(Collected data entries)
»»

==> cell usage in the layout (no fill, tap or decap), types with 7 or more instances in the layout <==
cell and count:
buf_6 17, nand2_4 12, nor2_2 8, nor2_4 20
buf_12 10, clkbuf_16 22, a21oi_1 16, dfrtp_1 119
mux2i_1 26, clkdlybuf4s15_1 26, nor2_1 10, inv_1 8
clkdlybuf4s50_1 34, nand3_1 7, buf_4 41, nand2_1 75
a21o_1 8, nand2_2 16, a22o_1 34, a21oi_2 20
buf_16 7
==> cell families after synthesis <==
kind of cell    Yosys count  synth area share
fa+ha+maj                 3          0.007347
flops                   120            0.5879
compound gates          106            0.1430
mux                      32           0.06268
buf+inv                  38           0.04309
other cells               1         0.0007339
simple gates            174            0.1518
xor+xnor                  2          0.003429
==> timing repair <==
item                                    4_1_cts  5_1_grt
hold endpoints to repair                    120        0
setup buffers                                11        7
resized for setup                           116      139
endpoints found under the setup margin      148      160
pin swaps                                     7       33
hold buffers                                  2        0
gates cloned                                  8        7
--- src/rtl/uart_reg_cmd.sv ---
// uart_reg_cmd: ASCII command interpreter between a uart byte interface and a
// bank of output bits; every command is answered with a byte or hex string.
module uart_reg_cmd #(
    parameter int NOut     = 8,
    parameter int TimeoutW = 24
) (
    input  logic            clk,
    input  logic            reset_n,
    input  logic [7:0]      rx_data,
    input  logic            rx_ready,
    input  logic            rx_err,
    output logic [7:0]      tx_data,
    output logic            tx_send,
    input  logic            tx_busy,
    output logic [NOut-1:0] out,
    output logic            err,
    output logic [7:0]      errcnt
);
    // state | meaning
    // IDLE  | waiting for a command byte
    // ARG   | s/c/t received, waiting for the bit-index digit
    // WDATA | w received, collecting ND hex digits
    // SEND  | tx_send high, waiting for tx_busy to be seen
    // DRAIN | waiting for tx_busy to fall, then next query digit or IDLE
    localparam int ND = (NOut + 3) / 4;
    localparam int SW = 4 * ND;

    typedef enum logic [2:0] {IDLE, ARG, WDATA, SEND, DRAIN} state_t;
    typedef enum logic [1:0] {OP_SET, OP_CLR, OP_TGL} op_t;

    state_t               state_q, state_d;
    op_t                  op_q, op_d;
    logic [NOut-1:0]      out_q, out_d;
    logic                 err_q, err_d;
    logic [7:0]           errcnt_q, errcnt_d;
    logic [7:0]           tx_data_q, tx_data_d;
    logic                 tx_send_q, tx_send_d;
    logic [SW-1:0]        stage_q, stage_d;
    logic [2:0]           cnt_q, cnt_d;
    logic [1:0]           qidx_q, qidx_d;
    logic [TimeoutW-1:0]  timer_q, timer_d;

    logic                 err_ev, cnt_ev, rep;
    logic [7:0]           rep_byte;
    logic [4:0]           hv;
    logic                 in_range;
    logic [NOut-1:0]      bit_mask;
    logic [SW-1:0]        wr_stage;

    // {valid, value}; accepts both letter cases
    function automatic logic [4:0] hex_dec(input logic [7:0] b);
        logic [4:0] r;
        r = 5'd0;
        if (b >= 8'h30 && b <= 8'h39)
            r = {1'b1, b[3:0]};
        else if ((b >= 8'h61 && b <= 8'h66) || (b >= 8'h41 && b <= 8'h46))
            r = {1'b1, b[3:0] + 4'd9};
        return r;
    endfunction

    function automatic logic [7:0] hex_enc(input logic [3:0] v);
        return (v < 4'd10) ? {4'h3, v} : (8'h57 + {4'h0, v});
    endfunction

    function automatic logic [3:0] nib_at(input logic [SW-1:0] s, input logic [1:0] i);
        logic [3:0] r;
        r = 4'h0;
        for (int k = 0; k < ND; k++)
            if (i == 2'(k)) r = s[4*k +: 4];
        return r;
    endfunction

    always_ff @(posedge clk or negedge reset_n) begin
        if (!reset_n) begin
            state_q   <= IDLE;
            op_q      <= OP_SET;
            out_q     <= '0;
            err_q     <= 1'b0;
            errcnt_q  <= 8'h00;
            tx_data_q <= 8'h00;
            tx_send_q <= 1'b0;
            stage_q   <= '0;
            cnt_q     <= 3'd0;
            qidx_q    <= 2'd0;
            timer_q   <= '0;
        end else begin
            state_q   <= state_d;
            op_q      <= op_d;
            out_q     <= out_d;
            err_q     <= err_d;
            errcnt_q  <= errcnt_d;
            tx_data_q <= tx_data_d;
            tx_send_q <= tx_send_d;
            stage_q   <= stage_d;
            cnt_q     <= cnt_d;
            qidx_q    <= qidx_d;
            timer_q   <= timer_d;
        end
    end

    always_comb begin
        state_d   = state_q;
        op_d      = op_q;
        out_d     = out_q;
        err_d     = err_q;
        errcnt_d  = errcnt_q;
        tx_data_d = tx_data_q;
        tx_send_d = tx_send_q;
        stage_d   = stage_q;
        cnt_d     = cnt_q;
        qidx_d    = qidx_q;
        timer_d   = timer_q;
        err_ev    = 1'b0;
        cnt_ev    = 1'b0;
        rep       = 1'b0;
        rep_byte  = 8'h00;
        hv        = hex_dec(rx_data);
        in_range  = hv[4] && ({28'd0, hv[3:0]} < 32'(NOut));
        bit_mask  = NOut'(1) << hv[3:0];
        wr_stage  = (stage_q << 4) | SW'(hv[3:0]);

        case (state_q)
            IDLE: begin
                if (rx_err) begin
                    err_ev = 1'b1;
                end else if (rx_ready) begin
                    case (rx_data)
                        8'h71: begin
                            stage_d   = SW'(out_q);
                            qidx_d    = 2'(ND - 1);
                            tx_data_d = hex_enc(nib_at(SW'(out_q), 2'(ND - 1)));
                            tx_send_d = 1'b1;
                            state_d   = SEND;
                        end
                        8'h73, 8'h63, 8'h74: begin
                            op_d    = (rx_data == 8'h73) ? OP_SET :
                                      (rx_data == 8'h63) ? OP_CLR : OP_TGL;
                            timer_d = '0;
                            state_d = ARG;
                        end
                        8'h77: begin
                            stage_d = '0;
                            cnt_d   = 3'd0;
                            timer_d = '0;
                            state_d = WDATA;
                        end
                        8'h65: begin
                            err_d    = 1'b0;
                            errcnt_d = 8'h00;
                            rep      = 1'b1;
                            rep_byte = 8'h45;
                        end
                        default: err_ev = 1'b1;
                    endcase
                end
            end
            ARG: begin
                if (rx_err) begin
                    err_ev = 1'b1;
                end else if (rx_ready) begin
                    timer_d = '0;
                    if (in_range) begin
                        rep = 1'b1;
                        case (op_q)
                            OP_SET: begin out_d = out_q | bit_mask;  rep_byte = 8'h53; end
                            OP_CLR: begin out_d = out_q & ~bit_mask; rep_byte = 8'h43; end
                            default: begin out_d = out_q ^ bit_mask; rep_byte = 8'h54; end
                        endcase
                    end else begin
                        err_ev = 1'b1;
                    end
                end else if (&timer_q) begin
                    err_ev = 1'b1;
                end else begin
                    timer_d = timer_q + 1'b1;
                end
            end
            WDATA: begin
                if (rx_err) begin
                    err_ev = 1'b1;
                end else if (rx_ready) begin
                    timer_d = '0;
                    if (hv[4]) begin
                        stage_d = wr_stage;
                        cnt_d   = cnt_q + 3'd1;
                        if (cnt_q == 3'(ND - 1)) begin
                            out_d    = wr_stage[NOut-1:0];
                            rep      = 1'b1;
                            rep_byte = 8'h57;
                        end
                    end else begin
                        err_ev = 1'b1;
                    end
                end else if (&timer_q) begin
                    err_ev = 1'b1;
                end else begin
                    timer_d = timer_q + 1'b1;
                end
            end
            SEND: begin
                cnt_ev = rx_err;
                if (tx_busy) begin
                    tx_send_d = 1'b0;
                    state_d   = DRAIN;
                end
            end
            DRAIN: begin
                cnt_ev = rx_err;
                if (!tx_busy) begin
                    if (qidx_q != 2'd0) begin
                        qidx_d    = qidx_q - 2'd1;
                        tx_data_d = hex_enc(nib_at(stage_q, qidx_q - 2'd1));
                        tx_send_d = 1'b1;
                        state_d   = SEND;
                    end else begin
                        state_d = IDLE;
                    end
                end
            end
            default: state_d = IDLE;
        endcase

        if (err_ev) begin
            rep      = 1'b1;
            rep_byte = 8'h3F;
        end
        if (err_ev || cnt_ev) begin
            err_d = 1'b1;
            if (errcnt_q != 8'hFF) errcnt_d = errcnt_q + 8'd1;
        end
        // single-byte replies leave qidx at zero so DRAIN returns to IDLE
        if (rep) begin
            tx_data_d = rep_byte;
            tx_send_d = 1'b1;
            qidx_d    = 2'd0;
            state_d   = SEND;
        end
    end

    assign tx_data = tx_data_q;
    assign tx_send = tx_send_q;
    assign out     = out_q;
    assign err     = err_q;
    assign errcnt  = errcnt_q;
endmodule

««

▶ **Work instruction**
For the entries above, give only the number of lines that contain the word "endpoints".

▶ **Response area**
2